STORED DATA:
$ cat src/rtl/fifo_wr_arbiter_if.sv
// Producer-side request bus and fifo_sync write port shared by the write arbiter.
// The slave modport is the arbiter's view; master is the producer/FIFO environment.
interface fifo_wr_arbiter_if #(
  parameter int NUM_REQ    = 4,
  parameter int DATA_WIDTH = 16
);
  localparam int IDW = (NUM_REQ > 1) ? $clog2(NUM_REQ) : 1;

  logic [NUM_REQ-1:0]            req_valid;
  logic [NUM_REQ-1:0]            req_last;
  logic [NUM_REQ*DATA_WIDTH-1:0] req_data;
  logic [NUM_REQ-1:0]            req_ready;
  logic [DATA_WIDTH-1:0]         fifo_wr_data;
  logic                          fifo_wr_en;
  logic                          fifo_full;
  logic                          grant_valid;
  logic [IDW-1:0]                grant_id;

  modport slave (
    input  req_valid, req_last, req_data, fifo_full,
    output req_ready, fifo_wr_data, fifo_wr_en, grant_valid, grant_id
  );

  modport master (
    output req_valid, req_last, req_data, fifo_full,
    input  req_ready, fifo_wr_data, fifo_wr_en, grant_valid, grant_id
  );
endinterface

$ cat src/rtl/fifo_wr_arbiter.sv
// Round-robin burst write arbiter: grants one producer up to MAX_BURST words
// into a shared fifo_sync write port, never writing while the FIFO is full.
module fifo_wr_arbiter #(
  parameter int NUM_REQ    = 4,
  parameter int DATA_WIDTH = 16,
  parameter int MAX_BURST  = 4
) (
  input  logic            clk,
  input  logic            reset,
  fifo_wr_arbiter_if.slave bus
);
  localparam int IDW = (NUM_REQ > 1) ? $clog2(NUM_REQ) : 1;
  localparam int CW  = $clog2(MAX_BURST + 1);

  typedef enum logic {IDLE = 1'b0, GRANT = 1'b1} state_t;

  state_t                state, state_n;
  logic [IDW-1:0]        grant_id, grant_id_n;
  logic [IDW-1:0]        last_grant, last_grant_n;
  logic [IDW-1:0]        pick;
  logic [CW-1:0]         burst_cnt, burst_cnt_n;
  logic                  any_valid, xfer, cap_hit;
  logic [NUM_REQ-1:0]    ready;
  logic [DATA_WIDTH-1:0] words [NUM_REQ];

  generate
    for (genvar i = 0; i < NUM_REQ; i++) begin : g_unpack
      assign words[i] = bus.req_data[i*DATA_WIDTH +: DATA_WIDTH];
    end
  endgenerate

  // Two descending scans so the lowest index wins in each region; requesters
  // above last_grant override the wrapped region, giving rotating priority.
  always_comb begin
    pick      = '0;
    any_valid = 1'b0;
    for (int c = NUM_REQ-1; c >= 0; c--) begin
      if (bus.req_valid[c] && (c <= int'(last_grant))) begin
        pick      = IDW'(c);
        any_valid = 1'b1;
      end
    end
    for (int c = NUM_REQ-1; c >= 0; c--) begin
      if (bus.req_valid[c] && (c > int'(last_grant))) begin
        pick      = IDW'(c);
        any_valid = 1'b1;
      end
    end
  end

  always_comb begin
    state_n      = state;
    grant_id_n   = grant_id;
    last_grant_n = last_grant;
    burst_cnt_n  = burst_cnt;
    ready        = '0;
    xfer         = 1'b0;
    cap_hit      = (burst_cnt == CW'(MAX_BURST - 1));
    case (state)
      IDLE: begin
        if (any_valid) begin
          grant_id_n  = pick;
          burst_cnt_n = '0;
          state_n     = GRANT;
        end
      end
      GRANT: begin
        ready[grant_id] = ~bus.fifo_full;
        xfer            = bus.req_valid[grant_id] & ~bus.fifo_full;
        if (xfer) burst_cnt_n = burst_cnt + CW'(1);
        // full blocks last/cap release, but a dropped valid still releases
        if ((xfer && (bus.req_last[grant_id] || cap_hit)) || !bus.req_valid[grant_id]) begin
          state_n      = IDLE;
          last_grant_n = grant_id;
        end
      end
      default: state_n = IDLE;
    endcase
    // the reset cycle must not hand-shake or write, even mid-burst
    if (reset) begin
      ready = '0;
      xfer  = 1'b0;
    end
  end

  always_ff @(posedge clk) begin
    if (reset) begin
      state      <= IDLE;
      grant_id   <= '0;
      last_grant <= IDW'(NUM_REQ - 1);
      burst_cnt  <= '0;
    end else begin
      state      <= state_n;
      grant_id   <= grant_id_n;
      last_grant <= last_grant_n;
      burst_cnt  <= burst_cnt_n;
    end
  end

  assign bus.req_ready    = ready;
  assign bus.fifo_wr_en   = xfer;
  assign bus.fifo_wr_data = words[grant_id];
  assign bus.grant_valid  = (state == GRANT);
  assign bus.grant_id     = grant_id;

  a_no_overflow: assert property (@(posedge clk) !(bus.fifo_wr_en && bus.fifo_full));
endmodule

$ cat src/flat_wrapper.sv
// flat-port wrapper written by rule: the top's interface ports become plain ports
module fifo_wr_arbiter_flat 
#(
  parameter int NUM_REQ    = 4,
  parameter int DATA_WIDTH = 16,
  parameter int MAX_BURST  = 4
)
  (clk, reset, bus_req_valid, bus_req_last, bus_req_data, bus_fifo_full, bus_req_ready, bus_fifo_wr_data, bus_fifo_wr_en, bus_grant_valid, bus_grant_id);
  fifo_wr_arbiter_if #(.NUM_REQ(NUM_REQ), .DATA_WIDTH(DATA_WIDTH)) bus_i ();
  input  logic clk;
  input  logic reset;
  input wire logic [$bits(bus_i.req_valid)-1:0] bus_req_valid;
  input wire logic [$bits(bus_i.req_last)-1:0] bus_req_last;
  input wire logic [$bits(bus_i.req_data)-1:0] bus_req_data;
  input wire logic [$bits(bus_i.fifo_full)-1:0] bus_fifo_full;
  output wire logic [$bits(bus_i.req_ready)-1:0] bus_req_ready;
  output wire logic [$bits(bus_i.fifo_wr_data)-1:0] bus_fifo_wr_data;
  output wire logic [$bits(bus_i.fifo_wr_en)-1:0] bus_fifo_wr_en;
  output wire logic [$bits(bus_i.grant_valid)-1:0] bus_grant_valid;
  output wire logic [$bits(bus_i.grant_id)-1:0] bus_grant_id;
  assign bus_i.req_valid = bus_req_valid;
  assign bus_i.req_last = bus_req_last;
  assign bus_i.req_data = bus_req_data;
  assign bus_i.fifo_full = bus_fifo_full;
  assign bus_req_ready = bus_i.req_ready;
  assign bus_fifo_wr_data = bus_i.fifo_wr_data;
  assign bus_fifo_wr_en = bus_i.fifo_wr_en;
  assign bus_grant_valid = bus_i.grant_valid;
  assign bus_grant_id = bus_i.grant_id;
  fifo_wr_arbiter #(.NUM_REQ(NUM_REQ), .DATA_WIDTH(DATA_WIDTH), .MAX_BURST(MAX_BURST)) u_core (.clk(clk), .reset(reset), .bus(bus_i));
endmodule
$ cat config.mk
export PLATFORM = sky130hd
export DESIGN_NAME = fifo_wr_arbiter_flat
export DESIGN_NICKNAME = d
export VERILOG_FILES = /design/src/rtl/fifo_wr_arbiter_if.sv /design/src/rtl/fifo_wr_arbiter.sv /design/src/flat_wrapper.sv
export SDC_FILE = /design/constraint.sdc
export NUM_CORES = 1
export LEC_CHECK = 0
export ABC_AREA = 0
export CAP_MARGIN = 0
export CORE_MARGIN = 2
export CORE_UTILIZATION = 30
export DETAILED_ROUTE_END_ITERATION = 16
export GPL_ROUTABILITY_DRIVEN = 0
export PLACE_DENSITY_LB_ADDON = 0.25
export SYNTH_ARGS = -nofsm -noshare
export SYNTH_HDL_FRONTEND = slang
export SYNTH_SLANG_ARGS = --single-unit
export TNS_END_PERCENT = 1
$ cat constraint.sdc
create_clock -name clk -period 2.9 [get_ports clk]
set_input_delay 0.58 -clock clk [delete_from_list [all_inputs] [get_ports clk]]
set_output_delay 0.58 -clock clk [all_outputs]
set_load 0.05 [all_outputs]
Yosys cells after proc, flatten, opt, wreduce, memory -nomap -nowiden
Index checks and enable logic that the tools add are counted.
{"block": "word_totals", "ff_bits": 8, "latchBits": 0, "ramBits": 0, "romBits": 0, "out_inout_bits": 24, "mem_count": 0}
{"block": "classes", "n_addsub": 1, "n_mul": 0, "div_mod_pow": 0, "n_lt_le_gt_ge": 9, "eq_ne": 3, "shifts": 0, "n_mux": 33, "bitwise_logic": 5, "reduce_logical": 14}
{"op": "$bmux 16 s2", "count": 1}
{"op": "$mux 16", "count": 2}
{"op": "$mux 1", "count": 14}
{"op": "$mux 2", "count": 7}
{"op": "$logic_and 1x1->1", "count": 8}
{"op": "$mux 4", "count": 2}
{"op": "$mux 3", "count": 2}
{"op": "$pmux 3 s2", "count": 1}
{"op": "$reduce_and 2->1", "count": 3}
{"op": "$and 4x4->4", "count": 1}
{"op": "$bmux 1 s2", "count": 2}
{"op": "$gt 2x2->1 const A", "count": 2}
{"op": "$le 2x2->1 const A", "count": 2}
{"op": "$add 3x1->3 const B", "count": 1}
{"op": "$eq 3x2->1 const B", "count": 1}
{"op": "$ge 3x3->1 const B", "count": 1}
{"op": "$lt 2x3->1 const B", "count": 1}
{"op": "$not 2->3", "count": 1}
{"op": "$demux 1 s2", "count": 1}
{"op": "$ge 2x1->1 const B", "count": 1}
{"op": "$gt 1x2->1 const A", "count": 1}
{"op": "$le 1x2->1 const A", "count": 1}
{"op": "$logic_or 1x1->1", "count": 2}
{"op": "$ne 2x1->1 const B", "count": 1}
{"op": "5 further kinds", "count": 6}

Depth between registers and ports, before layout
Gate-level depths: netlist of run 1.
{"block": "logic_depth", "ltp_word": 11, "mapped_depth": 6, "mapped_depth_nobuf": 6}

Least setup slack after synthesis of run 1
Ideal clock, no wire load.
{"block": "synth_path", "path_type": "flip-flop to output port", "from": "reg u_core.state (netlist: u_core.bus.grant_valid)", "to": "out bus_req_ready[0]", "arrival_ns": 2.387, "path_slack_ns": -0.067, "path_stages_with_launch": 4, "cell_sequence": "dfxtp_1 > inv_1 > nor3_1 > nor3b_1"}
{"block": "synth_via", "elab_chain_len": 2}
{"element": "from (decl)", "line_no": "fifo_wr_arbiter.sv:17", "text": "state_t state, state_n;"}
{"element": "from (signal assigned)", "line_no": "fifo_wr_arbiter.sv:93", "text": "state <= state_n;"}
{"element": "$mux 4", "line_no": "fifo_wr_arbiter.sv:59", "text": "case (state)"}
{"element": "$mux 4", "line_no": "fifo_wr_arbiter.sv:80", "text": "if (reset) begin"}
{"element": "to (decl)", "line_no": "flat_wrapper.sv:16", "text": "output wire logic [$bits(bus_i.req_ready)-1:0] bus_req_ready;"}
No other way between the ends.

Worst setup path after layout of run 1
{"block": "layout_path", "from": "in bus_req_valid[1]", "to": "out bus_fifo_wr_en"}
{"block": "layout_via", "elab_chain_len": 5}
{"element": "from (decl)", "line_no": "flat_wrapper.sv:12", "text": "input wire logic [$bits(bus_i.req_valid)-1:0] bus_req_valid;"}
{"element": "$bmux 1 s2", "line_no": "fifo_wr_arbiter.sv:69", "text": "xfer = bus.req_valid[grant_id] & ~bus.fifo_full;"}
{"element": "$mux 1 (implied by the code)", "line_no": "fifo_wr_arbiter.sv:69"}
{"element": "$and 1x1->1", "line_no": "fifo_wr_arbiter.sv:69"}
{"element": "$mux 1", "line_no": "fifo_wr_arbiter.sv:59"}
{"element": "$mux 1", "line_no": "fifo_wr_arbiter.sv:80"}
{"element": "to (decl)", "line_no": "flat_wrapper.sv:18", "text": "output wire logic [$bits(bus_i.fifo_wr_en)-1:0] bus_fifo_wr_en;"}
No other way between the ends. The select of a mux whose other input is x is not followed.

==> results of run 1 <==
## layer usage
layer  track usage, %  up-vias  part of all wire, %
met5                0        -                    0
met4            11.04        0                  3.4
met3            7.205       14                   13
met2            40.50       79                   52
met1            21.66      528                   31
li1                 -      533                    -
## synthesized netlist by cell type
cell	n	share of area, %
inv_1	6	2.5
nand2b_1	2	1.4
o21a_1	1	0.82
mux4_2	17	42
ha_1	2	2.7
a22oi_2	1	1.4
a31oi_1	1	0.68
mux2i_1	4	4.4
o221ai_1	1	0.95
buf_6	1	1.2
nor4_1	1	0.68
nor3b_1	1	0.82
dfxtp_1	8	17
a211o_1	1	0.95
a21oi_1	6	3.3
nor3_1	2	1.1
nand3_1	1	0.54
buf_2	3	1.6
clkbuf_1	3	1.2
nor2_1	8	3.3
and3_1	1	0.68
o21ai_0	1	0.54
o22ai_1	1	0.68
a2111oi_0	1	0.95
or2_2	2	1.4
o22a_1	1	0.95
nand2_1	1	0.41
and2_1	2	1.4
o211a_1	1	1.1
and3b_1	1	0.95
nand3b_1	3	2.5
## tightest hold or removal path, delay by kind of cell (launching register included)
| family | cells | cell delay (ns) |
|---|---|---|
| AND/OR/NAND/NOR | 1 | 0.08 |
| flip-flops | 1 | 0.31 |
| AO/OA/AOI/OAI | 1 | 0.06 |
## cell type report
type / count / area [um^2] / share of cell area, %
well taps: 33 / 41.29 / 2.079
clock buffers: 3 / 22.52 / 1.134
repair buffers: 101 / 1036 / 52.17
multi-input cells: 64 / 703.2 / 35.41
flip-flops and latches: 8 / 160.2 / 8.066
inverters: 6 / 22.52 / 1.134
## cells by family (layout without fill, tap and decap cells)
kind of cell	after synthesis	count (layout)	synth area share (%)
and+or+nand+nor	25	25	14.99
buffers and inverters	13	110	6.539
muxes	21	21	46.05
adders and majority gates	2	2	2.724
DFF	8	8	17.44
AOI/OAI and AO/OA	16	16	12.26
## report_power, final
part	total [mW]	internal (mW)	switching, mW
combinational	0.523	0.255	0.269
clock	0.0898	0.0477	0.0421
sequential	0.145	0.121	0.0244
total	0.759	0.423	0.335
## sequential cells by signal, indices dropped and copies added, names as in the netlist
name	count
u_core.bus.grant_valid	1
u_core.last_grant	2
u_core.bus.grant_id	2
u_core.burst_cnt	3
## path summary, 6_finish.rpt
check	start	cells past startpoint	endpoint
worst min-delay path	u_core.burst_cnt[2]$_SDFFE_PP0P_	2	u_core.burst_cnt[2]$_SDFFE_PP0P_
worst min register to register	u_core.burst_cnt[2]$_SDFFE_PP0P_	2	u_core.burst_cnt[2]$_SDFFE_PP0P_
worst max-delay path	bus_req_valid[1]	4	bus_fifo_wr_en
worst max register to register	u_core.bus.grant_id[1]$_SDFFE_PP0P_	4	u_core.last_grant[1]$_SDFFE_PP1P_
## metrics by stage
| step | instance area (um^2) | std cells | worst slack (ns) | hold WS, ns |
|---|---|---|---|---|
| 2_1_floorplan | 923.4 | 85 | 0.4012 | 0.4632 |
| 3_3_place_gp | 1963 | 212 | 0.3749 | 0.4703 |
| 3_5_place_dp | 1963 | 212 | 0.3378 | 0.4946 |
| 4_1_cts | 1986 | 215 | 0.3422 | 0.5046 |
| 5_1_grt | 1986 | 215 | 0.2099 | 0.5323 |
| 6_report | 1986 | 215 | 0.3224 | 0.5015 |
==> impl_metrics.json, run 1 <==
{
  "tightestPinTransition_ns": 0.7292,
  "boundaryPins": 99,
  "clk_pin_slew_worst_paths_ns": 0.06,
  "crit_family": "buffers and inverters",
  "crit_slowest_cell": "mux4_2",
  "final_antenna_net_count": 0,
  "fp.coreArea_um2": 2978,
  "max_stage_delay_ns": 0.55,
  "antenna_found_initial": 0,
  "finalHoldViolations": 0,
  "drc": 0,
  "overflow": 0,
  "path_max_fanout": 5,
  "synth_fp_nets": 162,
  "cts_resized": 0,
  "fin_skew_ns": 0.001915,
  "setup-violations-final": 0,
  "routedWlPerCell_um": 17.30,
  "hpwl_mm": 3.145,
  "antenna_cells": 0,
  "cap_viol_max_count": 0,
  "path_cells": "clkdlybuf4s50_1 -> mux4_2 -> and2_1 -> buf_12",
  "dr.pass1.iters": 4,
  "synth.distinct_cells": 31,
  "cp.arrival_ns": 2.00,
  "critical_path_buf_inv_count": 2,
  "drt_wl_total_mm": 3.720,
  "finish.utilization_pct": 66.68,
  "die-height_um": 59.33,
  "via_count": 1154,
  "seq_area_frac_synth_pct": 17.44,
  "postCtsSetupRepairBufs": 0,
  "portBuffers": 98,
  "worstHoldPathType": "flip-flop to flip-flop",
  "fmax_mhz": 388.0,
  "mappedNetlistArea_um2": 918.4,
  "mostFrequentLayoutCell": "clkdlybuf4s50_1",
  "power_mw": 0.7587,
  "power.density_nw_per_um2": 382.1,
  "fin_crit_sh_pct": 88.88,
  "peakVddDrop_mv": 0.2369,
  "dieArea_um2": 3520,
  "setup_tns_ns": 0,
  "crit_type": "input port to output port",
  "cts-hold-fix-buffers": 0,
  "cts_buffer_depth": 2,
  "grt_pass1_wl_mm": 5.754,
  "drtIter0Drc": 35,
  "synthCells": 85,
  "grtUsageTotal_pct": 22.00,
  "dieWidth_um": 59.33,
  "rrSetupSlack_ns": 1.09,
  "root_buffer": "clkbuf_4",
  "start_util_pct": 30.84,
  "syn_avg_cell_area_um2": 10.80,
  "yosysWarnings": 0,
  "endpoint_kind": "output port",
  "most-common-layout-cells": "clkdlybuf4s50_1 (76), buf_4 (18), mux4_2 (17)",
  "fill_cells": 249,
  "maxSlewViolCount": 0,
  "grt_pass1_vias": 1209,
  "rows": 20,
  "clock_latency_ns": 0.26,
  "slew_headroom_pct": 50.94,
  "area_growth_pct": 116.2,
  "grt_max_degree": 18,
  "cts_sinks": 8,
  "synth_seq_cells": 8,
  "drive_gt1_share_pct": 26.92,
  "fin_nets": 261,
  "cts_tree": "done",
  "rsz0062_at_grt": "no",
  "period_needed_ns": 2.578,
  "cp_data_required_time_ns": 2.32,
  "ctsHtreeMaxLevel": 1,
  "power.leakage_nw": 0.7653,
  "outcome": "completed",
  "viasPerCell": 5.367,
  "worst_setup_path_start_kind": "input port",
  "numCtsBuffers": 3
}
Note: power is estimated with default switching activity, not from simulation.
==> run 2: changes to the inputs <==
--- a/config.mk
+++ b/config.mk
@@ -12,6 +12,7 @@
 export DETAILED_ROUTE_END_ITERATION = 16
 export GPL_ROUTABILITY_DRIVEN = 0
 export PLACE_DENSITY_LB_ADDON = 0.25
+export REMOVE_ABC_BUFFERS = 1
 export SYNTH_ARGS = -nofsm -noshare
 export SYNTH_HDL_FRONTEND = slang
 export SYNTH_SLANG_ARGS = --single-unit
==> run 2 against run 1 <==
  * Final cell count increased by 0.93%
  * Maximum frequency decreased by 0.40%
  * Non-clock buffer count increased by 2
  * Sequential share of layout area increased by 0.061 points
  * Via count decreased by 0.52%
  * Critical endpoint is now bus_req_ready[0]
  * Highest routed layer unchanged
==> impl_metrics.json, run 2 (synthesis results as in run 1) <==
{
  "crit_end": "bus_req_ready[0]",
  "cts_resized": 0,
  "r2r-end": "u_core.last_grant[1]$_SDFFE_PP1P_",
  "drtIter0Drc": 40,
  "clk_pin_slew_worst_paths_ns": 0.05,
  "post-place-ws_ns": 0.3300,
  "design_area_um2": 1971,
  "rows": 20,
  "antenna_cells": 0,
  "largest_reg_flops": 3,
  "clock_latency_ns": 0.25,
  "die-height_um": 59.33,
  "boundaryPins": 99,
  "viasPerCell": 5.290,
  "drive_gt1_share_pct": 27.17,
  "rrSetupSlack_ns": 0.96,
  "stdcell_count": 217,
  "intPower_mw": 0.4158,
  "cp_data_required_time_ns": 2.32,
  "grtUsageTotal_pct": 20.22,
  "dieArea_um2": 3520,
  "r2r_cells": 4,
  "fin_crit_sh_pct": 89.24,
  "cp.arrival_ns": 2.01,
  "regMostFlops": "u_core.burst_cnt",
  "endpoint_kind": "output port",
  "place_area_um2": 1948,
  "cts_tree": "done",
  "overflow": 0,
  "numCtsBuffers": 3,
  "mostFrequentLayoutCell": "clkdlybuf4s50_1",
  "largestRegisters": "u_core.burst_cnt (3), u_core.bus.grant_id (2), u_core.last_grant (2)",
  "area_growth_pct": 114.6,
  "power_mw": 0.7397,
  "fmax_mhz": 386.4,
  "setup-violations-final": 0,
  "final_antenna_net_count": 0,
  "outcome": "completed",
  "maxSlewViolCount": 0,
  "fp.coreArea_um2": 2978,
  "dr.pass1.iters": 4,
  "rsz0062_at_grt": "no",
  "cts-hold-fix-buffers": 0,
  "routedWlPerCell_um": 16.48,
  "portBuffers": 98,
  "power.density_nw_per_um2": 375.4,
  "crit_type": "input port to output port",
  "power.leakage_nw": 0.7655,
  "grt_max_degree": 17,
  "fin_nets": 263,
  "cts_sinks": 8,
  "dpl.cell_count": 214,
  "period_needed_ns": 2.588,
  "tightestPinTransition_ns": 0.6113,
  "worst_setup_path_start_kind": "input port",
  "peakVddDrop_mv": 0.2636,
  "pwr-share-comb_pct": 69.7,
  "clkPwrFrac_pct": 11.4,
  "r2r-start": "u_core.bus.grant_id[1]$_SDFFE_PP0P_",
  "grt_pass1_vias": 1156,
  "cap_viol_max_count": 0,
  "ctsHtreeMaxLevel": 1,
  "finish.utilization_pct": 66.18,
  "via_count": 1148,
  "hpwl_mm": 3.081,
  "finalHoldViolations": 0,
  "critPathLaunch": "bus_fifo_full",
  "drc": 0,
  "worstHoldPathType": "flip-flop to flip-flop",
  "antenna_found_initial": 0,
  "path_max_fanout": 5,
  "setup_slack_ns": 0.3121,
  "grt_pass1_wl_mm": 5.395,
  "cts_buffer_depth": 2,
  "drt_wl_total_mm": 3.576,
  "dieWidth_um": 59.33,
  "postCtsSetupRepairBufs": 0,
  "most-common-layout-cells": "clkdlybuf4s50_1 (76), buf_4 (22), mux4_2 (17)",
  "p_sw_share_pct": 43.79,
  "power_frac_seq_pct": 19.0,
  "root_buffer": "clkbuf_4",
  "slew_headroom_pct": 59.19,
  "power.switching_mw": 0.3239,
  "start_util_pct": 30.84,
  "fin_skew_ns": 0.003552
}
[run 2: through the flow]
step / TNS (ns) / hold slack, ns
after global placement: 0 / 0.4727
final: 0 / 0.5063
after detailed placement: 0 / 0.5026
after CTS: 0 / 0.5100
after floorplan: -0.06702 / 0.4572
after global routing: 0 / 0.5319
[run 2: critical path, cell delays in order]
cell and delay, ns:
clkdlybuf4s50_1 0.43, nor3_1 0.41, nor3b_1 0.40, buf_12 0.19
[run 2: layout make-up]
class / instances / area, um^2
clock buffers: 3 / 22.52
fillers: 251 / 1007
inverters: 6 / 22.52
multi-input cells: 64 / 698.2
flip-flops and latches: 8 / 160.2
well taps: 33 / 41.29
repair buffers: 103 / 1026
[run 2: worst min path at each step]
stage	startpoint	endpoint	cells after the start
2_1_floorplan	u_core.burst_cnt[2]$_SDFFE_PP0P_	u_core.burst_cnt[2]$_SDFFE_PP0P_	2
3_3_place_gp	u_core.burst_cnt[2]$_SDFFE_PP0P_	u_core.burst_cnt[2]$_SDFFE_PP0P_	2
3_5_place_dp	u_core.burst_cnt[0]$_SDFFE_PP0P_	u_core.burst_cnt[0]$_SDFFE_PP0P_	2
4_1_cts	u_core.burst_cnt[0]$_SDFFE_PP0P_	u_core.burst_cnt[0]$_SDFFE_PP0P_	2
5_1_grt	u_core.burst_cnt[2]$_SDFFE_PP0P_	u_core.burst_cnt[2]$_SDFFE_PP0P_	2
6_report	u_core.burst_cnt[2]$_SDFFE_PP0P_	u_core.burst_cnt[2]$_SDFFE_PP0P_	2
[run 2: layer usage]
layer,up-vias,GRT usage (%),part of all wire (%)
li1,536,-,-
met1,556,22.72,38
met2,54,38.30,53
met3,2,4.148,8.2
met4,0,4.870,0.53
met5,-,0,0
[run 2: power by group through the flow]
stage	registers [mW]	clock network (mW)	logic, mW
2_1_floorplan	0.177	0	0.272
3_3_place_gp	0.142	0	0.512
3_5_place_dp	0.142	0	0.517
4_1_cts	0.140	0.0886	0.518
5_1_grt	0.143	0.0927	0.542
6_report	0.140	0.0841	0.515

INSTRUCTIONS TO FOLLOW:
Copy out every line of the listing that includes the string "step".

EXERCISE ANSWER:
| step | instance area (um^2) | std cells | worst slack (ns) | hold WS, ns |
step / TNS (ns) / hold slack, ns
[run 2: worst min path at each step]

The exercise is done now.